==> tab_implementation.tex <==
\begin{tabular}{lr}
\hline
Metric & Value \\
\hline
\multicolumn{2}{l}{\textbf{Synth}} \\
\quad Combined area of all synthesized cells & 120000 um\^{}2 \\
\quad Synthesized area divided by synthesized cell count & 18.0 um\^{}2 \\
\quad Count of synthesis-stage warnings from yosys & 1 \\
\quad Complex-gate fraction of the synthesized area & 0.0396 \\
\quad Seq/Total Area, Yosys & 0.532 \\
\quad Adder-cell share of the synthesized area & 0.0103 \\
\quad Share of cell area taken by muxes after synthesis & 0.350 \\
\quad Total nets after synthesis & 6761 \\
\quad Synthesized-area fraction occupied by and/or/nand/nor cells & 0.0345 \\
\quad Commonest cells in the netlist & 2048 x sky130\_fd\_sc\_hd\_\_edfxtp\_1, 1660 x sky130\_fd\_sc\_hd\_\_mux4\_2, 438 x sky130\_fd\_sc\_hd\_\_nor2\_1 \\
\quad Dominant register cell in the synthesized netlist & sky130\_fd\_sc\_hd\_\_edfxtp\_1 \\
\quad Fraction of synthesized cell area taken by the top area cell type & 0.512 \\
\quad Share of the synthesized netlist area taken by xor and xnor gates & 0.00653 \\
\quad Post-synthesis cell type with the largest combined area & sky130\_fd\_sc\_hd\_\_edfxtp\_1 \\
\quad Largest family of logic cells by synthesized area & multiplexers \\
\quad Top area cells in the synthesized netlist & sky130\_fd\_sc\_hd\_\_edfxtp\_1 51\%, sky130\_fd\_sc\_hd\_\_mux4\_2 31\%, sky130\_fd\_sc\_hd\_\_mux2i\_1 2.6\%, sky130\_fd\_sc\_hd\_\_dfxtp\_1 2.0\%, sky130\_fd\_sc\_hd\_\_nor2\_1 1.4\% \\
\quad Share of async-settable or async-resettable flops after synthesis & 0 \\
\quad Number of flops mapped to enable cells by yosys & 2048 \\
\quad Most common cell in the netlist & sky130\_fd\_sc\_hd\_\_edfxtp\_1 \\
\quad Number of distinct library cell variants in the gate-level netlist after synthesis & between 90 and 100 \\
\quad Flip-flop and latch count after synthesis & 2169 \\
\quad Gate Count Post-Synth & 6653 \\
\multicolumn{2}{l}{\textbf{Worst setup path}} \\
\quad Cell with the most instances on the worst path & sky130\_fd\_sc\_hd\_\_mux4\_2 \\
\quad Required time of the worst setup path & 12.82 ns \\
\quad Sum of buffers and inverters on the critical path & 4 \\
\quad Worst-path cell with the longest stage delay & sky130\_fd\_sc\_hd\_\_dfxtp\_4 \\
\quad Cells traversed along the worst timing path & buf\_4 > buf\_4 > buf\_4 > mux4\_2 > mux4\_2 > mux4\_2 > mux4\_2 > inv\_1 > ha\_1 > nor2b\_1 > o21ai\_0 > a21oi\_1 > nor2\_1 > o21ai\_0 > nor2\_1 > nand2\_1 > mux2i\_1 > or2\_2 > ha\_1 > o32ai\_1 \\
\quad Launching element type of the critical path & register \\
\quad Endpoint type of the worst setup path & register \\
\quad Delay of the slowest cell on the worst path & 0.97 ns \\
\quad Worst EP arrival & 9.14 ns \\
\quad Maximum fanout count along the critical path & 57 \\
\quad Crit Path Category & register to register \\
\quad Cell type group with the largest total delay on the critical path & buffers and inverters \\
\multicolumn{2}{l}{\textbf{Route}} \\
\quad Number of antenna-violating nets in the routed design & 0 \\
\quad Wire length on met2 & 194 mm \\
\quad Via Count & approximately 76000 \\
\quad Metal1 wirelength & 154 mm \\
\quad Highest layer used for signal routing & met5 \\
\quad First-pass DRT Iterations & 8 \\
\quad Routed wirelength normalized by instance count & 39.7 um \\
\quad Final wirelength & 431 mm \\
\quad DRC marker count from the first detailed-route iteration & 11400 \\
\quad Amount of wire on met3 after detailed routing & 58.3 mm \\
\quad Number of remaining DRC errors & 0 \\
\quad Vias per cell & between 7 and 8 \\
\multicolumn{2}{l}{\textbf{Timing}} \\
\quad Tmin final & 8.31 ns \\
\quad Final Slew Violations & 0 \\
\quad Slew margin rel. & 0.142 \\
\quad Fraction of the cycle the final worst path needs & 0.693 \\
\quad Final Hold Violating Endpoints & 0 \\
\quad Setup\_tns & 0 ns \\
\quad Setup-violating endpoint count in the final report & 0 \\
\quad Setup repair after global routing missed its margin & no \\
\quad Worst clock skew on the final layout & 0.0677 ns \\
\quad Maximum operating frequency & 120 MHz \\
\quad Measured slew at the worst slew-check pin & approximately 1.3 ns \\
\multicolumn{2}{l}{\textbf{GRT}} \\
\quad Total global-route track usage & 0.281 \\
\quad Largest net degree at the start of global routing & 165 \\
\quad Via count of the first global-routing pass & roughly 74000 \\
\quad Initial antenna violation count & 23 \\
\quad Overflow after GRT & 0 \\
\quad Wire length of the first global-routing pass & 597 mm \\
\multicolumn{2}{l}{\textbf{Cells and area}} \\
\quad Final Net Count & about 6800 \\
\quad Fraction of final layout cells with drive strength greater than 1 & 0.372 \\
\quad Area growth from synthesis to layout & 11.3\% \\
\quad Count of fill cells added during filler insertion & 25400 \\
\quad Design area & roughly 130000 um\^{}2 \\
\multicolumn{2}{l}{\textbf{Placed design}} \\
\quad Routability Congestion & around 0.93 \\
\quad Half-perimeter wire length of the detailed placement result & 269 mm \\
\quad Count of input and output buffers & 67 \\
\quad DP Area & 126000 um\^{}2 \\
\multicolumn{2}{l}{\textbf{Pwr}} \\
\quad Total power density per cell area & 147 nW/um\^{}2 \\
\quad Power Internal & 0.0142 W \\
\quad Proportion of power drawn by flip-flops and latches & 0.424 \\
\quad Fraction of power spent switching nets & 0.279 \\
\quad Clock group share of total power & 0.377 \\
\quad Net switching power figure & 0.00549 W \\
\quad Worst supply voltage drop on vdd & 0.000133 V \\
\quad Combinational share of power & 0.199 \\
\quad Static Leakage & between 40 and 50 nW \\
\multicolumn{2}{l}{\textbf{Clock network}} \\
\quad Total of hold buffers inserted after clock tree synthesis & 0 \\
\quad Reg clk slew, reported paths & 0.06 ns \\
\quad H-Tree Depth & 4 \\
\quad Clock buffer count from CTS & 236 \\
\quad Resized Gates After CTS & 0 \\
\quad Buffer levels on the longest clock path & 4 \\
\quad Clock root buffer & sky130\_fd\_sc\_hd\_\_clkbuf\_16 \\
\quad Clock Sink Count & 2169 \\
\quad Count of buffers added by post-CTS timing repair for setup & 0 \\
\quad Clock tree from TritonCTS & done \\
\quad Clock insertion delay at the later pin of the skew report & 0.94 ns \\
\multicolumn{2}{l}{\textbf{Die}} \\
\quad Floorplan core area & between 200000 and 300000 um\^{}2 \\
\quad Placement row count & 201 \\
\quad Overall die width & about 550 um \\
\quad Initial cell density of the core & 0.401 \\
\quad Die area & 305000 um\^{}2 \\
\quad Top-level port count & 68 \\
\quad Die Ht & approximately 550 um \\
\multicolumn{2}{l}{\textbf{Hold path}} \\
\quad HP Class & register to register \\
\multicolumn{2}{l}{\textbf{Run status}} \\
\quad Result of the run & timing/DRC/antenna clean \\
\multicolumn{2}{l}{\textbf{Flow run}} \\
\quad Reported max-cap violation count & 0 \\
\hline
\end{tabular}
Context: an optimization exercise on an open-source flow, tuned for small area, a short achievable clock period and few clock cycles. The choices shown serve that exercise and are no tape-out recipe.
Where RTL was checked, it was by simulation tests only, not by an equivalence proof against the original.

== v6 ==
// als_core
module als_core (
    input  wire        clk,
    input  wire        rst,           
    input  wire        cmd_valid,
    input  wire [31:0] cmd_cw,
    input  wire [31:0] cmd_opd,
    output reg         busy,
    output reg         rsp_valid,
    output reg  [2:0]  rsp_status,
    output wire [31:0] rsp_result
);
Size in the first run: roughly 110 flip-flops, roughly 34000 µm² of cells after synthesis.
Settings: LEC_CHECK=0, ABC_AREA=1, CAP_MARGIN=20, CORE_MARGIN=2, CORE_UTILIZATION=40, SETUP_SLACK_MARGIN=3, SLEW_MARGIN=20; clock period 10.0 ns.
run.sh (not shown) runs the stock make flow with config.mk's settings and CLKGATE_MAP_FILE= SYNTH_SCRIPT=/design/flow/synth_recipe.tcl, a recipe that flattens the netlist after the stock synthesis.
[inputs] v7 vs v6
--- a/flow/design.v
+++ b/flow/design.v
@@ -731,29 +731,18 @@
     assign tl_237 = lux[15] ^ 1'b1;
     assign tl_238 = lux[15] & 1'b1;
     wire tl_239;
     wire tl_240;
     assign tl_239 = lux[16] ^ 1'b1;
     assign tl_240 = lux[16] & 1'b1;
     assign zl = {1'b1, tl_238, tl_236, tl_234, tl_232, tl_230, tl_228, tl_226, tl_224, tl_222, tl_220, tl_218, tl_216, tl_214, tl_212, tl_210, tl_208, tl_206, tl_204, tl_202, tl_200, tl_198, tl_196, tl_194, tl_192, tl_190, tl_188, tl_186, tl_184, tl_182, tl_127}
               + {tl_240, tl_239, tl_237, tl_235, tl_233, tl_231, tl_229, tl_227, tl_225, tl_223, tl_221, tl_219, tl_217, tl_215, tl_213, tl_211, tl_209, tl_207, tl_205, tl_203, tl_201, tl_199, tl_197, tl_195, tl_193, tl_191, tl_189, tl_187, tl_185, tl_183, tl_181};
-    reg [16:0] lsel;
-    always @(*) begin
-        case (k)
-            4'd3: lsel = zr >> 17;
-            4'd4: lsel = zr >> 16;
-            4'd5: lsel = zr >> 15;
-            4'd6: lsel = zr >> 14;
-            4'd7: lsel = zr >> 13;
-            4'd8: lsel = zr >> 12;
-            default: lsel = zr >> 11;
-        endcase
-    end
-    assign lval = lsel;
+    wire [29:0] lsh = zr >> (5'd20 - {1'b0, k});
+    assign lval = lsh[16:0];
     always @(*) begin
         case (k)
             4'd3: lbig = raw >= 16'd34757;
             4'd4: lbig = raw >= 16'd17379;
             4'd5: lbig = raw >= 16'd8690;
             4'd6: lbig = raw >= 16'd4345;
             4'd7: lbig = raw >= 16'd2173;
             4'd8: lbig = raw >= 16'd1087;
@@ -1014,17 +1003,18 @@
     wire [4:0] imm_sh = (op == 4'd3) ? (5'd20 - {1'b0, kshift}) : (5'd5 + {1'b0, kshift});
     reg  [31:0] res_val;
     reg         res_shift;
     reg         res_b16;
     reg  [4:0]  res_sh;
     wire [31:0] res_shifted = res_val >> res_sh;
     assign rsp_result = res_shift ? {15'd0, res_shifted[16] & res_b16, res_shifted[15:0]}
                                   : res_val;
-    reg  signed [42:0] acc;
+    reg  [10:0]        acc_hi;
+    wire signed [42:0] acc = {acc_hi, res_val};
     reg  [1:0]         pstep;
     reg  [8:0]  bone;
     reg  [8:0]  btwo;
     reg  [7:0]  bneg;
     wire [19:0] lbe_n = {2'b00, lval, 1'b0};
     reg  [8:0]  bone_n;
     reg  [8:0]  btwo_n;
     reg  [7:0]  bneg_n;
@@ -2320,38 +2310,40 @@
             rsp_status <= ST_OK;
             res_val    <= 32'd0;
             res_shift  <= 1'b0;
             res_b16    <= 1'b0;
             res_sh     <= 5'd0;
             bone       <= 9'd0;
             btwo       <= 9'd0;
             bneg       <= 8'd0;
-            acc        <= 43'sd0;
+            acc_hi     <= 11'd0;
             pstep      <= 2'd0;
         end else if (busy) begin
-            pstep <= pstep + 2'd1;
-            acc   <= acc_next;
+            pstep  <= pstep + 2'd1;
+            acc_hi <= acc_next[42:32];
             if (pstep == 2'd3) begin
                 busy       <= 1'b0;
                 rsp_valid  <= 1'b1;
                 rsp_status <= ST_OK;
                 res_val    <= {5'd0, psum[57:31]};
                 res_shift  <= 1'b0;
+            end else begin
+                res_val    <= acc_next[31:0];
             end
         end else begin
-            bone  <= bone_n;
-            btwo  <= btwo_n;
-            bneg  <= bneg_n;
-            acc   <= D4;
-            pstep <= 2'd0;
+            bone   <= bone_n;
+            btwo   <= btwo_n;
+            bneg   <= bneg_n;
+            acc_hi <= D4[42:32];
+            pstep  <= 2'd0;
             if (cmd_valid) begin
                 busy       <= need_poly;
                 rsp_valid  <= ~need_poly;
                 rsp_status <= imm_status;
-                res_val    <= imm_value;
+                res_val    <= need_poly ? D4[31:0] : imm_value;
                 res_shift  <= imm_shift;
                 res_b16    <= imm_b16;
                 res_sh     <= imm_sh;
             end
         end
     end
 endmodule
- Instance count after placement with tap cells included across v6 and v7: no real change.
- v7 — clock-buffer cell count 9 lower, v6 as reference
- Compared to v6, v7 shows a wider setup margin.
- Global-route total usage across every layer (higher): v6
- Sort v6 and v7 by sequential cell area share asc -> top: v7
- First-pass GRT wire length up 1700 µm in v7 wrt v6
- v7 vs. v6: worst stage delay on the critical path now sits higher; transition time of the tightest slew-check pin went down 50 ps.
- Looking at commonest non-fill, non-tap cell in the layout, the sky130_fd_sc_hd__nand2_1 result is from v7; the sky130_fd_sc_hd__inv_1 one comes from v6.
No run of this note included a check of the RTL's function; only the layout flow was run.

## alpha
als_core, a different RTL version from the one above (not shown whole).
Size: about 4800 cells after synthesis, roughly 110 flip-flops, ~0.034 mm2 of cells after synthesis.
==> flow/config.mk <==
export PLATFORM = sky130hd
export DESIGN_NAME = als_core
export DESIGN_NICKNAME = als_core
export VERILOG_FILES = /design/flow/design.v
export SDC_FILE = /design/flow/constraint.sdc
export NUM_CORES = 4
export LEC_CHECK = 0
export ABC_AREA = 1
export CAP_MARGIN = 20
export CORE_MARGIN = 2
export CORE_UTILIZATION = 40
export SETUP_SLACK_MARGIN = 3
export SLEW_MARGIN = 20
==> flow/constraint.sdc <==
create_clock -name core_clock -period 10.0 [get_ports {clk}]
set_input_delay 2.0000 -clock core_clock [delete_from_list [all_inputs] [get_ports {clk}]]
set_output_delay 2.0000 -clock core_clock [all_outputs]
set_load 0.01 [all_outputs]
Input-level comparison between epsilon and alpha:
--- a/flow/design.v
+++ b/flow/design.v
@@ -1016,30 +1016,28 @@
     reg         res_shift;
     reg         res_b16;
     reg  [4:0]  res_sh;
     wire [31:0] res_shifted = res_val >> res_sh;
     assign rsp_result = res_shift ? {15'd0, res_shifted[16] & res_b16, res_shifted[15:0]}
                                   : res_val;
     reg  signed [42:0] acc;
     reg  [1:0]         pstep;
+    reg  [16:0] lux_l;
+    wire [19:0] lbe = {2'b00, lux_l, 1'b0};
     reg  [8:0]  bone;
     reg  [8:0]  btwo;
     reg  [7:0]  bneg;
-    wire [19:0] lbe_n = {2'b00, lval, 1'b0};
-    reg  [8:0]  bone_n;
-    reg  [8:0]  btwo_n;
-    reg  [7:0]  bneg_n;
     integer i;
     always @(*) begin
         for (i = 0; i < 9; i = i + 1) begin
-            bone_n[i] = lbe_n[2*i+1] ^ lbe_n[2*i];
-            btwo_n[i] = (lbe_n[2*i+2] & ~lbe_n[2*i+1] & ~lbe_n[2*i]) |
-                        (~lbe_n[2*i+2] & lbe_n[2*i+1] & lbe_n[2*i]);
-            if (i < 8) bneg_n[i] = lbe_n[2*i+2] & ~(lbe_n[2*i+1] & lbe_n[2*i]);
+            bone[i] = lbe[2*i+1] ^ lbe[2*i];
+            btwo[i] = (lbe[2*i+2] & ~lbe[2*i+1] & ~lbe[2*i]) |
+                      (~lbe[2*i+2] & lbe[2*i+1] & lbe[2*i]);
+            if (i < 8) bneg[i] = lbe[2*i+2] & ~(lbe[2*i+1] & lbe[2*i]);
         end
     end
     wire [43:0] acc_x = {acc[42], acc};
     wire [43:0] acc_2 = {acc, 1'b0};
     wire [43:0] pq0 = ({44{bone[0]}} & acc_x | {44{btwo[0]}} & acc_2) ^ {44{bneg[0]}};
     wire [43:0] pp0 = {~pq0[43], pq0[42:0]};
     wire [43:0] pq1 = ({44{bone[1]}} & acc_x | {44{btwo[1]}} & acc_2) ^ {44{bneg[1]}};
     wire [43:0] pp1 = {~pq1[43], pq1[42:0]};
@@ -2755,35 +2753,31 @@
         if (rst) begin
             busy       <= 1'b0;
             rsp_valid  <= 1'b0;
             rsp_status <= ST_OK;
             res_val    <= 32'd0;
             res_shift  <= 1'b0;
             res_b16    <= 1'b0;
             res_sh     <= 5'd0;
-            bone       <= 9'd0;
-            btwo       <= 9'd0;
-            bneg       <= 8'd0;
+            lux_l      <= 17'd0;
             acc        <= 43'sd0;
             pstep      <= 2'd0;
         end else if (busy) begin
             pstep <= pstep + 2'd1;
             acc   <= acc_next;
             if (pstep == 2'd3) begin
                 busy       <= 1'b0;
                 rsp_valid  <= 1'b1;
                 rsp_status <= ST_OK;
                 res_val    <= {5'd0, psum[57:31]};
                 res_shift  <= 1'b0;
             end
         end else begin
-            bone  <= bone_n;
-            btwo  <= btwo_n;
-            bneg  <= bneg_n;
+            lux_l <= lval;
             acc   <= D4;
             pstep <= 2'd0;
             if (cmd_valid) begin
                 busy       <= need_poly;
                 rsp_valid  <= ~need_poly;
                 rsp_status <= imm_status;
                 res_val    <= imm_value;
                 res_shift  <= imm_shift;
epsilon was carried through to the last stage, and its layout satisfied the timing, design-rule and antenna checks. alpha completed; timing, DRC and antenna clean. Setup slack down 18 ps in epsilon wrt alpha. Diff alpha -> epsilon: clock edge transition at the registers on the reported setup and hold paths went up by 30 ps, time the worst path needs with I/O delays and setup went up 18 ps, synthesized netlist cell count dropped 4.9%.
No run of this note included a check of the RTL's function; only the layout flow was run.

> _Task details_:
The lines to extract from the data above begin with the line containing "roughly 74000 \\" and end with the line containing "0.0142 W \\". Extract them exactly, including both.

> _Response for this exercise_:
\quad Via count of the first global-routing pass & roughly 74000 \\
\quad Initial antenna violation count & 23 \\
\quad Overflow after GRT & 0 \\
\quad Wire length of the first global-routing pass & 597 mm \\
\multicolumn{2}{l}{\textbf{Cells and area}} \\
\quad Final Net Count & about 6800 \\
\quad Fraction of final layout cells with drive strength greater than 1 & 0.372 \\
\quad Area growth from synthesis to layout & 11.3\% \\
\quad Count of fill cells added during filler insertion & 25400 \\
\quad Design area & roughly 130000 um\^{}2 \\
\multicolumn{2}{l}{\textbf{Placed design}} \\
\quad Routability Congestion & around 0.93 \\
\quad Half-perimeter wire length of the detailed placement result & 269 mm \\
\quad Count of input and output buffers & 67 \\
\quad DP Area & 126000 um\^{}2 \\
\multicolumn{2}{l}{\textbf{Pwr}} \\
\quad Total power density per cell area & 147 nW/um\^{}2 \\
\quad Power Internal & 0.0142 W \\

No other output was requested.